Russian state TV personalities react to Putin’s arrest warrant
Kremlin propagandists have responded angrily to the decision of the International Criminal Court (ICC) to issue an arrest warrant for Vladimir Putin.
Friday’s ICC decision finding that the Russian president committed war crimes during his full-scale invasion of Ukraine centers on the illegal deportation of Ukrainian children. Yale’s Humanitarian Research Lab released a report in February alleging that at least 6,000 Ukrainian children had been sent to Russian “re-education” camps.
ICC prosecutor Karim Khan said his office had identified the deportation of “at least hundreds of children taken from orphanages and children’s homes”.
Russian Children’s Rights Commissioner Maria Lvova-Belova is also wanted by the ICC for the same alleged crimes. Moscow called the ICC’s decision “outrageous” and the prospect of Putin visiting The Hague is unlikely given that Russia does not recognize its jurisdiction.
But those who appear on Russian state television have given their opinion on the ICC’s decision. RT manager Margarita Simonyan wrote on her social media channel Telegram: “I would like to see the country that arrests Putin in accordance with the decision of The Hague. Eight minutes later. Or whatever the time of flight to his capital,” she added.

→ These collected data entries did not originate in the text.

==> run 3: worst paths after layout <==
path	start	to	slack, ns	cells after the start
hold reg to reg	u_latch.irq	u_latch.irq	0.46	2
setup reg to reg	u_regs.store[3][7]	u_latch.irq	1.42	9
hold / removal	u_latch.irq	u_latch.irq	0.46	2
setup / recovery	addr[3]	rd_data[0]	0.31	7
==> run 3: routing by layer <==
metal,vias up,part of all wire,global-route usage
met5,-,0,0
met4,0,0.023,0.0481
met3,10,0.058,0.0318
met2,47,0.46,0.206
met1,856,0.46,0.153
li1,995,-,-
File: config.mk
export PLATFORM = sky130hd
export DESIGN_NAME = hazard_unit
export DESIGN_NICKNAME = d
export VERILOG_FILES = /design/src/rtl/hazard_pkg.sv /design/src/rtl/hazard_match.sv /design/src/rtl/hazard_ctrl.sv /design/src/rtl/hazard_unit.sv
export SDC_FILE = /design/constraint.sdc
export NUM_CORES = 1
export LEC_CHECK = 0
export BUFFER_PORTS_ARGS = -buffer_cell sky130_fd_sc_hd__buf_2
export CORE_AREA = 4 4 41 43
export DETAILED_ROUTE_END_ITERATION = 10
export DIE_AREA = 0 0 45 47
export GPL_TIMING_DRIVEN = 0
export RECOVER_POWER = 50
export SYNTH_ARGS = -nofsm -noshare
export SYNTH_HDL_FRONTEND = slang
export SYNTH_SLANG_ARGS = --single-unit
File: constraint.sdc
create_clock -name vclk -period 2.05
set_input_delay 0.1025 -clock vclk [all_inputs]
set_output_delay 0.1025 -clock vclk [all_outputs]
set_load 0.02 [all_outputs]
### src/rtl/rs_syn_frame.sv
module rs_syn_frame (
  input  logic clk,
  input  logic rst_n,
  input  logic sym_vld,
  input  logic sym_last,
  output logic blk_first
);

  logic open_q;
  logic open_d;

  always_comb begin
    open_d = open_q;
    if (sym_vld) open_d = ~sym_last;
  end

  always_ff @(posedge clk or negedge rst_n) begin
    if (!rst_n) open_q <= 1'b0;
    else        open_q <= open_d;
  end

  assign blk_first = ~open_q;

  // a block ends -> the next valid symbol must be treated as the first one
  p_restart_r3: assert property (@(posedge clk) disable iff (!rst_n)
    sym_vld && sym_last |=> blk_first);

  // idle cycles do not open or close a block, whatever sym_last says
  p_idle_frame_r8: assert property (@(posedge clk) disable iff (!rst_n)
    !sym_vld |=> $stable(blk_first));

endmodule

### src/rtl/rs_syn_cell.sv
module rs_syn_cell
  import rs_syn_pkg::*;
#(
  parameter int unsigned ROOT_EXP = 0
) (
  input  logic             clk,
  input  logic             rst_n,
  input  logic             sym_vld,
  input  logic             blk_first,
  input  logic [SYM_W-1:0] sym_in,
  output logic [SYM_W-1:0] acc_nxt
);

  localparam logic [SYM_W-1:0] ROOT = gf_alpha_pow(ROOT_EXP % 255);

  logic [SYM_W-1:0] acc_q;
  logic [SYM_W-1:0] scaled;

  rs_syn_cmul #(.COEF(ROOT)) u_mul (
    .din  (acc_q),
    .dout (scaled)
  );

  // Horner step; the first symbol of a block replaces the old value
  always_comb begin
    if (blk_first) acc_nxt = sym_in;
    else           acc_nxt = scaled ^ sym_in;
  end

  always_ff @(posedge clk or negedge rst_n) begin
    if (!rst_n)       acc_q <= '0;
    else if (sym_vld) acc_q <= acc_nxt;
  end

  p_fresh_load_r3: assert property (@(posedge clk) disable iff (!rst_n)
    sym_vld && blk_first |=> acc_q == $past(sym_in));

  p_idle_hold_r8: assert property (@(posedge clk) disable iff (!rst_n)
    !sym_vld |=> $stable(acc_q));

endmodule
## config.mk

```make
export PLATFORM = sky130hd
export DESIGN_NAME = clkdiv_regprog
export DESIGN_NICKNAME = d
export VERILOG_FILES = /design/src/rtl/clkdiv_pkg.sv /design/src/rtl/clkdiv_decode.sv /design/src/rtl/clkdiv_core.sv /design/src/rtl/clkdiv_regprog.sv
export SDC_FILE = /design/constraint.sdc
export NUM_CORES = 1
export LEC_CHECK = 0
export BUFFER_PORTS_ARGS = -buffer_cell sky130_fd_sc_hd__buf_2
export CORE_AREA = 2 2 76 78
export CTS_CLUSTER_SIZE = 24
export DETAILED_ROUTE_END_ITERATION = 7
export DIE_AREA = 0 0 78 80
export PLACE_DENSITY = 0.77
export RECOVER_POWER = 25
export SLEW_MARGIN = 20
export SYNTH_ARGS = -nofsm -noshare
export SYNTH_HDL_FRONTEND = slang
export SYNTH_SLANG_ARGS = --single-unit
```

## constraint.sdc

```tcl
create_clock -name clk_i -period 4 [get_ports clk_i]
set_clock_uncertainty 0.05 [all_clocks]
set_input_delay 0.2 -clock clk_i [delete_from_list [all_inputs] [get_ports clk_i]]
set_output_delay 0.2 -clock clk_i [all_outputs]
set_load 0.02 [all_outputs]
```
<file path="config.mk">
export PLATFORM = sky130hd
export DESIGN_NAME = ext_irq_cond
export DESIGN_NICKNAME = d
export VERILOG_FILES = /design/src/rtl/ext_irq_pkg.sv /design/src/rtl/irq_sync.sv /design/src/rtl/irq_edge_det.sv /design/src/rtl/irq_pend.sv /design/src/rtl/ext_irq_cond.sv
export SDC_FILE = /design/constraint.sdc
export NUM_CORES = 1
export LEC_CHECK = 0
export BUFFER_PORTS_ARGS = -buffer_cell sky130_fd_sc_hd__buf_2
export CAP_MARGIN = 20
export CORE_MARGIN = 1
export CORE_UTILIZATION = 49
export CTS_CLUSTER_SIZE = 24
export DETAILED_ROUTE_END_ITERATION = 10
export PLACE_DENSITY_LB_ADDON = 0.15
export SLEW_MARGIN = 5
export SYNTH_ARGS = -nofsm -noshare
export SYNTH_HDL_FRONTEND = slang
export SYNTH_SLANG_ARGS = --single-unit
</file>
<file path="constraint.sdc">
create_clock -name clk_i -period 1.8 [get_ports clk_i]
set_clock_uncertainty 0.05 [all_clocks]
set_input_delay 0.09 -clock clk_i [delete_from_list [all_inputs] [get_ports clk_i]]
set_output_delay 0.09 -clock clk_i [all_outputs]
set_load 0.02 [all_outputs]
</file>
**config.mk**
```make
export PLATFORM = sky130hd
export DESIGN_NAME = burst_sample_fifo
export DESIGN_NICKNAME = d
export VERILOG_FILES = /design/src/rtl/burst_sample_fifo.sv
export SDC_FILE = /design/constraint.sdc
export NUM_CORES = 1
export LEC_CHECK = 0
export ABC_AREA = 1
export ABC_CLOCK_PERIOD_IN_PS = 2800
export BUFFER_PORTS_ARGS = -buffer_cell sky130_fd_sc_hd__buf_2
export CAP_MARGIN = 10
export CORE_MARGIN = 1.5
export CORE_UTILIZATION = 55
export CTS_CLUSTER_DIAMETER = 30
export DETAILED_ROUTE_END_ITERATION = 6
export GPL_TIMING_DRIVEN = 0
export PLACE_DENSITY = 0.74
export REMOVE_ABC_BUFFERS = 1
export SYNTH_ARGS = -nofsm -noshare
export SYNTH_HDL_FRONTEND = slang
export SYNTH_SLANG_ARGS = --single-unit
```
**constraint.sdc**
```tcl
create_clock -name clk -period 2.8 [get_ports clk]
set_clock_uncertainty 0.15 [all_clocks]
set_input_delay 0.14 -clock clk [delete_from_list [all_inputs] [get_ports clk]]
set_output_delay 0.14 -clock clk [all_outputs]
set_load 0.01 [all_outputs]
```
**src/rtl/burst_sample_fifo.sv**
```systemverilog
`timescale 1ns/1ps
module burst_sample_fifo #(
  parameter int DW = 16,
  parameter int LW = 3,
  parameter int DEPTH = 32,
  parameter int SKIP_WORDS = 16
) (
  input  logic          clk,
  input  logic          rst_n,
  input  logic [LW-1:0] lvl,
  input  logic          smp_valid,
  input  logic [DW-1:0] smp_data,
  input  logic          cs_n,
  input  logic          rd_n,
  output logic [DW-1:0] dout,
  output logic          rdy
);
  localparam int AW = $clog2(DEPTH);
  localparam int CW = $clog2(SKIP_WORDS + 1);

  typedef enum logic [2:0] {S_WAKE, S_COLL, S_PEND, S_READ, S_STALL} st_t;

  st_t st, st_d;
  logic [DW-1:0] mem [DEPTH];
  logic [DW-1:0] latest;
  logic [AW-1:0] wptr, base, base_d;
  logic [CW-1:0] cnt, cnt_d, cnt_inc, rcnt, rcnt_d, rlen, rlen_d, size;
  logic rd_q, fall, byp, fire, take, byp_take;
  logic stalled, asleep;

  assign size    = CW'(lvl) << 1;
  assign byp     = (lvl == '0);
  assign fall    = rd_q & ~rd_n & ~cs_n;
  assign cnt_inc = (smp_valid && cnt != CW'(SKIP_WORDS)) ? cnt + CW'(1) : cnt;
  assign stalled = (st == S_STALL);
  assign asleep  = (st == S_WAKE);

  always_comb begin
    st_d = st;
    cnt_d = cnt;
    rcnt_d = rcnt;
    rlen_d = rlen;
    base_d = base;
    fire = 1'b0;
    take = 1'b0;
    byp_take = 1'b0;
    case (st)
      S_WAKE: begin
        if (fall) begin
          st_d = S_COLL;
          cnt_d = '0;
        end
      end
      S_STALL: ;
      default: begin
        if (byp) begin
          fire = smp_valid;
          byp_take = fall;
        end else begin
          cnt_d = cnt_inc;
          if (fall) begin
            if (st == S_COLL) begin
              st_d = S_STALL;
            end else begin
              take = 1'b1;
              if (rcnt + CW'(1) == rlen) begin
                st_d = S_COLL;
                rcnt_d = '0;
              end else begin
                st_d = S_READ;
                rcnt_d = rcnt + CW'(1);
              end
            end
          end
          if (smp_valid && st_d != S_STALL) begin
            if ((st_d == S_COLL && cnt_inc >= size) ||
                (st_d == S_PEND && cnt_inc == CW'(SKIP_WORDS))) begin
              fire = 1'b1;
              st_d = S_PEND;
              cnt_d = '0;
              rcnt_d = '0;
              rlen_d = size;
              base_d = wptr - AW'(size) + AW'(1);
            end else if (st_d == S_READ && cnt_inc >= size) begin
              st_d = S_STALL;
            end
          end
        end
      end
    endcase
  end

  always_ff @(posedge clk) begin
    if (smp_valid) mem[wptr] <= smp_data;
  end

  always_ff @(posedge clk or negedge rst_n) begin
    if (!rst_n) begin
      st <= S_WAKE;
      cnt <= '0;
      rcnt <= '0;
      rlen <= '0;
      base <= '0;
      wptr <= '0;
      latest <= '0;
      rd_q <= 1'b1;
      dout <= '0;
      rdy <= 1'b0;
    end else begin
      st <= st_d;
      cnt <= cnt_d;
      rcnt <= rcnt_d;
      rlen <= rlen_d;
      base <= base_d;
      rd_q <= rd_n;
      rdy <= fire;
      if (smp_valid) begin
        wptr <= wptr + AW'(1);
        latest <= smp_data;
      end
      if (take) dout <= mem[base + AW'(rcnt)];
      else if (byp_take) dout <= latest;
    end
  end
endmodule


```
==> flow_metrics.py, run 1 <==
metrics = {
    "worst_setup_path": {
        "regToRegSetupSlack_ps": -370,
        "cp.required_ps": 3220,
        "worstPathArrival_ps": 3590,
        "start_kind": "flop",
        "critPathKind": "flop to flop",
        "crit_path_end_kind": "flop",
        "reg2reg_to": "dout[5]",
        "ff2ff_path_depth": 13,
        "r2r_start": "base[0]",
        "critPathMaxFanout": 15,
    },
    "pwr": {
        "leakagePower_nw": 11.2,
        "p_per_area_nw_per_um2": 1490,
        "peakVddDrop_uv": 773,
    },
    "global_routing": {
        "gr-total-overflow": 0,
        "antenna_found_initial": 0,
        "grt_start_max_net_pins": 111,
        "grt_pass1_vias": 17700,
        "grt_first_pass_wirelength_mm": 104,
        "grt_use_total_pct": 31.6,
    },
    "drt": {
        "drcViolationCount": 0,
        "via_count": 18522,
        "wl_per_cell_um": 27.7,
        "totalWireLength_mm": 77.5,
        "drtPass1Iterations": 7,
        "ant_nets": 0,
        "via_per_inst": 6.62,
        "first_iter_violations": 3020,
    },
    "finish": {
        "fin_area_um2": 30700,
        "instances_no_fill": 2798,
        "antennaDiodeCount": 0,
        "drive_gt1_share_pct": 22.0,
        "fin_nets": 2217,
        "syn2layout_area_growth_pct": 29.3,
    },
    "synth": {
        "synth_async_sr_flop_share_pct": 10.5,
        "syn_inst": 2001,
        "ys_ff_latch": 572,
        "ys_seq_area_share_pct": 71.2,
        "avgSynthCellArea_um2": 11.8,
        "syn_area_um2": 23700,
        "synth_edf_count": 512,
        "synth_ff_type": "edfxtp_1",
        "ys_warn_count": 0,
        "synth_cell_type_count": 40,
    },
    "placed_design": {
        "place_congestion": 0.900,
        "placed_area_um2": 25000,
        "dp_cells": 2506,
        "io_buffers": 40,
        "dp_hpwl_mm": 34.0,
    },
    "cts": {
        "cts_buffer_depth": 3,
        "cts_sinks": 572,
        "clk_pin_slew_worst_paths_ps": 50,
        "clock_latency_ps": 650,
        "cts_tree": "done",
        "cts_buffers": 102,
        "root_buffer": "clkbuf_16",
        "h-tree-depth": 3,
    },
    "min_path": {
        "hold_start": "lvl[0]",
        "hold_end": "base[2]",
        "min-delay-path-class": "input pin to flop",
        "hold_depth": 6,
    },
    "timing": {
        "slew_headroom_pct": 27.2,
        "fin_crit_ps": 3170,
        "hold_viol": 0,
        "worst_slew_pin_slew_ps": 1090,
        "setup_viol": 25,
        "rsz0062_at_grt": "yes",
        "period_share_pct": 113,
        "final-max-slew-violation-count": 0,
        "setup_ws_ps": -374,
        "fmax_mhz": 315,
    },
    "die": {
        "core_um2": 42200,
        "die_y_um": 211,
        "initial_core_util_pct": 56.1,
        "fp-row-count": 75,
        "die_area_um2": 44300,
        "io_pins": 41,
        "die_x_um": 211,
    },
    "status": {
        "failed_checks": "negative setup slack",
        "status": "finished with violations",
    },
    "flow_run": {
        "maxCapViolations": 0,
    },
}
-- final cells by class --
cell class | instances | area, um2
flip-flops and latches | 572 | 16900
fillers | 2423 | 11600
multi-input cells | 1241 | 6730
clock buffers | 119 | 2700
repair buffers | 178 | 2380
clock inverters | 73 | 886
well taps | 539 | 674
inverters | 71 | 348
repair inverters | 5 | 61.3
**src/rtl/alarm_irq_pkg.sv**
```systemverilog
package alarm_irq_pkg;
  localparam int ADDR_W = 2;

  typedef enum logic [ADDR_W-1:0] {
    ADDR_EN   = 2'd0,
    ADDR_STAT = 2'd1,
    ADDR_LIVE = 2'd2,
    ADDR_RSVD = 2'd3
  } reg_addr_e;
endpackage

```
**src/rtl/alarm_sync.sv**
```systemverilog
module alarm_sync #(
  parameter int NUM_CH = 8,
  parameter int STAGES = 2
) (
  input  logic              clk_i,
  input  logic              rst_ni,
  input  logic [NUM_CH-1:0] async_i,
  output logic [NUM_CH-1:0] sync_o
);
  logic [NUM_CH-1:0] stg_q [STAGES];

  generate
    for (genvar s = 0; s < STAGES; s++) begin : g_stage
      if (s == 0) begin : g_first
        always_ff @(posedge clk_i or negedge rst_ni) begin
          if (!rst_ni) stg_q[s] <= '0;
          else         stg_q[s] <= async_i;
        end
      end else begin : g_next
        always_ff @(posedge clk_i or negedge rst_ni) begin
          if (!rst_ni) stg_q[s] <= '0;
          else         stg_q[s] <= stg_q[s-1];
        end
      end
    end
  endgenerate

  assign sync_o = stg_q[STAGES-1];
endmodule

```
**src/rtl/alarm_chg_latch.sv**
```systemverilog
module alarm_chg_latch #(
  parameter int NUM_CH = 8
) (
  input  logic              clk_i,
  input  logic              rst_ni,
  input  logic [NUM_CH-1:0] live_i,
  input  logic              clr_i,
  output logic [NUM_CH-1:0] chg_o,
  output logic [NUM_CH-1:0] stat_o
);
  logic [NUM_CH-1:0] prev_q;
  logic [NUM_CH-1:0] stat_q;

  generate
    for (genvar c = 0; c < NUM_CH; c++) begin : g_ch
      assign chg_o[c] = live_i[c] ^ prev_q[c];

      always_ff @(posedge clk_i or negedge rst_ni) begin
        if (!rst_ni) begin
          prev_q[c] <= 1'b0;
          stat_q[c] <= 1'b0;
        end else begin
          prev_q[c] <= live_i[c];
          // a fresh change overrides a clear in the same cycle
          stat_q[c] <= chg_o[c] | (stat_q[c] & ~clr_i);
        end
      end
    end
  endgenerate

  assign stat_o = stat_q;
endmodule

```
**src/rtl/alarm_regs.sv**
```systemverilog
module alarm_regs
  import alarm_irq_pkg::*;
#(
  parameter int NUM_CH = 8
) (
  input  logic              clk_i,
  input  logic              rst_ni,
  input  logic [ADDR_W-1:0] addr_i,
  input  logic              wr_en_i,
  input  logic              rd_en_i,
  input  logic [NUM_CH-1:0] wdata_i,
  input  logic [NUM_CH-1:0] stat_i,
  input  logic [NUM_CH-1:0] live_i,
  output logic [NUM_CH-1:0] en_o,
  output logic [NUM_CH-1:0] rdata_o,
  output logic              clr_o
);
  logic [NUM_CH-1:0] en_q;
  logic [NUM_CH-1:0] rdata_q;
  logic [NUM_CH-1:0] rd_mux;
  reg_addr_e         addr;

  assign addr = reg_addr_e'(addr_i);

  always_comb begin
    unique case (addr)
      ADDR_EN:   rd_mux = en_q;
      ADDR_STAT: rd_mux = stat_i;
      ADDR_LIVE: rd_mux = live_i;
      default:   rd_mux = '0;
    endcase
  end

  always_ff @(posedge clk_i or negedge rst_ni) begin
    if (!rst_ni) begin
      en_q    <= '0;
      rdata_q <= '0;
    end else begin
      if (wr_en_i && addr == ADDR_EN) en_q <= wdata_i;
      if (rd_en_i) rdata_q <= rd_mux;
    end
  end

  assign clr_o   = rd_en_i && (addr == ADDR_LIVE);
  assign en_o    = en_q;
  assign rdata_o = rdata_q;
endmodule

```
**src/rtl/alarm_irq_ctrl.sv**
```systemverilog
module alarm_irq_ctrl
  import alarm_irq_pkg::*;
#(
  parameter int NUM_CH      = 8,
  parameter int SYNC_STAGES = 2
) (
  input  logic              clk_i,
  input  logic              rst_ni,
  input  logic [NUM_CH-1:0] alarm_i,
  input  logic [ADDR_W-1:0] addr_i,
  input  logic              wr_en_i,
  input  logic              rd_en_i,
  input  logic [NUM_CH-1:0] wdata_i,
  output logic [NUM_CH-1:0] rdata_o,
  output logic              irq_o
);
  logic [NUM_CH-1:0] live;
  logic [NUM_CH-1:0] chg;
  logic [NUM_CH-1:0] stat;
  logic [NUM_CH-1:0] en;
  logic              clr;

  alarm_sync #(.NUM_CH(NUM_CH), .STAGES(SYNC_STAGES)) u_sync (
    .clk_i  (clk_i),
    .rst_ni (rst_ni),
    .async_i(alarm_i),
    .sync_o (live)
  );

  alarm_chg_latch #(.NUM_CH(NUM_CH)) u_latch (
    .clk_i (clk_i),
    .rst_ni(rst_ni),
    .live_i(live),
    .clr_i (clr),
    .chg_o (chg),
    .stat_o(stat)
  );

  alarm_regs #(.NUM_CH(NUM_CH)) u_regs (
    .clk_i  (clk_i),
    .rst_ni (rst_ni),
    .addr_i (addr_i),
    .wr_en_i(wr_en_i),
    .rd_en_i(rd_en_i),
    .wdata_i(wdata_i),
    .stat_i (stat),
    .live_i (live),
    .en_o   (en),
    .rdata_o(rdata_o),
    .clr_o  (clr)
  );

  assign irq_o = |(stat & en);
endmodule

```
--- src/rtl/cfgp_unlock.sv ---
module cfgp_unlock
  import cfgp_pkg::*;
(
  input  logic             clk,
  input  logic             rst_n,
  input  logic             key_wr,
  input  logic [BYTE_W-1:0] key_byte,
  input  logic             exit_hit,
  output logic             unlocked,
  output logic             alt_base,
  output logic             open_evt
);

  seq_t      step_q;
  seq_step_t adv;

  always_comb adv = seq_advance(step_q, key_byte);

  assign open_evt = key_wr && !unlocked && adv.open;

  always_ff @(posedge clk) begin
    if (!rst_n) begin
      step_q   <= SEQ_IDLE;
      unlocked <= 1'b0;
      alt_base <= 1'b0;
    end else if (!unlocked) begin
      if (key_wr) begin
        step_q <= adv.nxt;
        if (adv.open) begin
          unlocked <= 1'b1;
          alt_base <= adv.alt;
        end
      end
    end else if (exit_hit) begin
      unlocked <= 1'b0;
      step_q   <= SEQ_IDLE;
    end
  end

endmodule

--- src/rtl/cfgp_globals.sv ---
module cfgp_globals
  import cfgp_pkg::*;
(
  input  logic              clk,
  input  logic              rst_n,
  input  logic              idx_we,
  input  logic              dat_we,
  input  logic              selected,
  input  logic [BYTE_W-1:0] wdata,
  output logic [BYTE_W-1:0] index,
  output logic [BYTE_W-1:0] devnum,
  output logic              sel_written,
  output logic              sel_bit,
  output logic              clk48,
  output logic              susp,
  output logic              exit_hit
);

  logic hit_sel, hit_dev, hit_clk, hit_susp;

  // Exit and controller select act regardless of pair arbitration
  assign exit_hit = dat_we && (index == RIX_EXIT) && wdata[1];
  assign hit_sel  = dat_we && (index == RIX_CHIPSEL);
  assign hit_dev  = dat_we && selected && (index == RIX_DEVNUM);
  assign hit_clk  = dat_we && selected && (index == RIX_CLKSEL);
  assign hit_susp = dat_we && selected && (index == RIX_SUSP);

  always_ff @(posedge clk) begin
    if (!rst_n) begin
      index       <= '0;
      devnum      <= '0;
      sel_written <= 1'b0;
      sel_bit     <= 1'b0;
      clk48       <= 1'b0;
      susp        <= 1'b0;
    end else begin
      if (idx_we)   index  <= wdata;
      if (hit_dev)  devnum <= wdata;
      if (hit_clk)  clk48  <= wdata[0];
      if (hit_susp) susp   <= wdata[0];
      if (hit_sel) begin
        sel_written <= 1'b1;
        sel_bit     <= wdata[7];
      end
    end
  end

endmodule

--- src/rtl/cfgp_dev_bank.sv ---
module cfgp_dev_bank
  import cfgp_pkg::*;
#(
  parameter int unsigned NUM_DEV = 9
) (
  input  logic              clk,
  input  logic              rst_n,
  input  logic              bank_we,
  input  logic [BYTE_W-1:0] devnum,
  input  logic              act_in,
  output logic [NUM_DEV-1:0] act,
  output logic              cur_act
);

  for (genvar g = 0; g < NUM_DEV; g++) begin : g_dev
    always_ff @(posedge clk) begin
      if (!rst_n)                                   act[g] <= 1'b0;
      else if (bank_we && devnum == BYTE_W'(g))     act[g] <= act_in;
    end
  end

  // Activation bit of the selected bank; 0 when no bank is selected
  always_comb begin
    cur_act = 1'b0;
    for (int i = 0; i < NUM_DEV; i++)
      if (devnum == BYTE_W'(i)) cur_act = act[i];
  end

endmodule

--- src/rtl/cfg_port_ctrl.sv ---
module cfg_port_ctrl
  import cfgp_pkg::*;
#(
  parameter int unsigned ADDR_W    = 16,
  parameter int unsigned NUM_DEV   = 9,
  parameter logic [15:0] CFG_PORT  = 16'h002E,
  parameter logic [15:0] BASE_PRI  = 16'h002E,
  parameter logic [15:0] BASE_ALT  = 16'h004E
) (
  input  logic              clk,
  input  logic              rst_n,
  input  logic              bus_wr,
  input  logic              bus_rd,
  input  logic [ADDR_W-1:0] bus_addr,
  input  logic [7:0]        bus_wdata,
  output logic [7:0]        bus_rdata,
  input  logic              strap_in,
  output logic [NUM_DEV-1:0] dev_en,
  output logic              clk48_sel,
  output logic              suspend,
  output logic              chip_sel
);

  localparam logic [ADDR_W-1:0] PORT_A = ADDR_W'(CFG_PORT);
  localparam logic [ADDR_W-1:0] PRI_A  = ADDR_W'(BASE_PRI);
  localparam logic [ADDR_W-1:0] ALT_A  = ADDR_W'(BASE_ALT);

  logic              unlocked, alt_base, open_evt, exit_hit;
  logic [ADDR_W-1:0] base;
  logic              hit_idx, hit_dat;
  logic              idx_we, dat_we, bank_we, key_wr;
  logic [7:0]        index, devnum;
  logic              sel_written, sel_bit, cur_act;

  assign base    = alt_base ? ALT_A : PRI_A;
  assign hit_idx = (bus_addr == base);
  assign hit_dat = (bus_addr == base + ADDR_W'(1));
  assign key_wr  = bus_wr && (bus_addr == PORT_A);
  assign idx_we  = bus_wr && unlocked && hit_idx;
  assign dat_we  = bus_wr && unlocked && hit_dat;
  assign bank_we = dat_we && chip_sel && (index == RIX_ACT) && (devnum < 8'(NUM_DEV));
  assign chip_sel = chip_responds(sel_written, sel_bit, strap_in);

  cfgp_unlock u_unlock (
    .clk      (clk),
    .rst_n    (rst_n),
    .key_wr   (key_wr),
    .key_byte (bus_wdata),
    .exit_hit (exit_hit),
    .unlocked (unlocked),
    .alt_base (alt_base),
    .open_evt (open_evt)
  );

  cfgp_globals u_glob (
    .clk         (clk),
    .rst_n       (rst_n),
    .idx_we      (idx_we),
    .dat_we      (dat_we),
    .selected    (chip_sel),
    .wdata       (bus_wdata),
    .index       (index),
    .devnum      (devnum),
    .sel_written (sel_written),
    .sel_bit     (sel_bit),
    .clk48       (clk48_sel),
    .susp        (suspend),
    .exit_hit    (exit_hit)
  );

  cfgp_dev_bank #(.NUM_DEV(NUM_DEV)) u_bank (
    .clk     (clk),
    .rst_n   (rst_n),
    .bank_we (bank_we),
    .devnum  (devnum),
    .act_in  (bus_wdata[0]),
    .act     (dev_en),
    .cur_act (cur_act)
  );

  always_comb begin
    bus_rdata = 8'hFF;
    if (bus_rd && unlocked && chip_sel) begin
      if (hit_idx) bus_rdata = index;
      else if (hit_dat) begin
        case (index)
          RIX_DEVNUM:  bus_rdata = devnum;
          RIX_CHIPSEL: bus_rdata = {sel_bit, 7'b0};
          RIX_SUSP:    bus_rdata = {7'b0, suspend};
          RIX_CLKSEL:  bus_rdata = {7'b0, clk48_sel};
          RIX_ACT:     bus_rdata = {7'b0, cur_act};
          default:     bus_rdata = 8'h00;
        endcase
      end
    end
  end

endmodule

This seemed to be a reference to the time it would take for a Russian nuclear missile to reach a Western capital, which is a frequent theme in the chat programs she appears on.
Meanwhile, TV presenter Vladimir Solovyov, who hosts a late night show on the Russia 1 channel that often features Simonyan, said The Hague “should nominate Vladimir Putin for the Nobel Peace Prize because of these children”.
“In Russia, we gave the children of Donbass shelter, food and education. And you couldn’t even humanely accept Ukrainian refugees into the European Union,” he added in remarks reported by the Ukrainian media Ukrainska Pravda.
Another TV host on Russia 1, Olga Skabeyeva, posted an image on Telegram captioned “Putin is going to The Hague”, in which Putin is on the back of US President Joe Biden at the bottom of the steps of Air Strength One.
The court may have no influence in Russia, which does not recognize its jurisdiction, but Biden said issuing the warrant “makes a very strong point,” telling reporters on Friday, “he clearly committed crimes of war”.
In a statement, the US State Department said Newsweek Friday that Russia’s alleged actions “will have serious long-term implications for the development of these children.”
“Russia’s actions speak for themselves. The international community cannot ignore the reality that appalling abuses are the result of decisions and actions at all levels of the Russian government,” the statement added. Newsweek contacted the Kremlin for further comment on the ICC decision.
Although it participated in the negotiations to create the ICC, the United States is not a state party to the Rome Statute which led to the Court. Former President Bill Clinton signed the statute but did not submit the treaty to the Senate for ratification. In 2002, former President George W. Bush informed the UN that the United States no longer intended to ratify the treaty and had no obligations to it.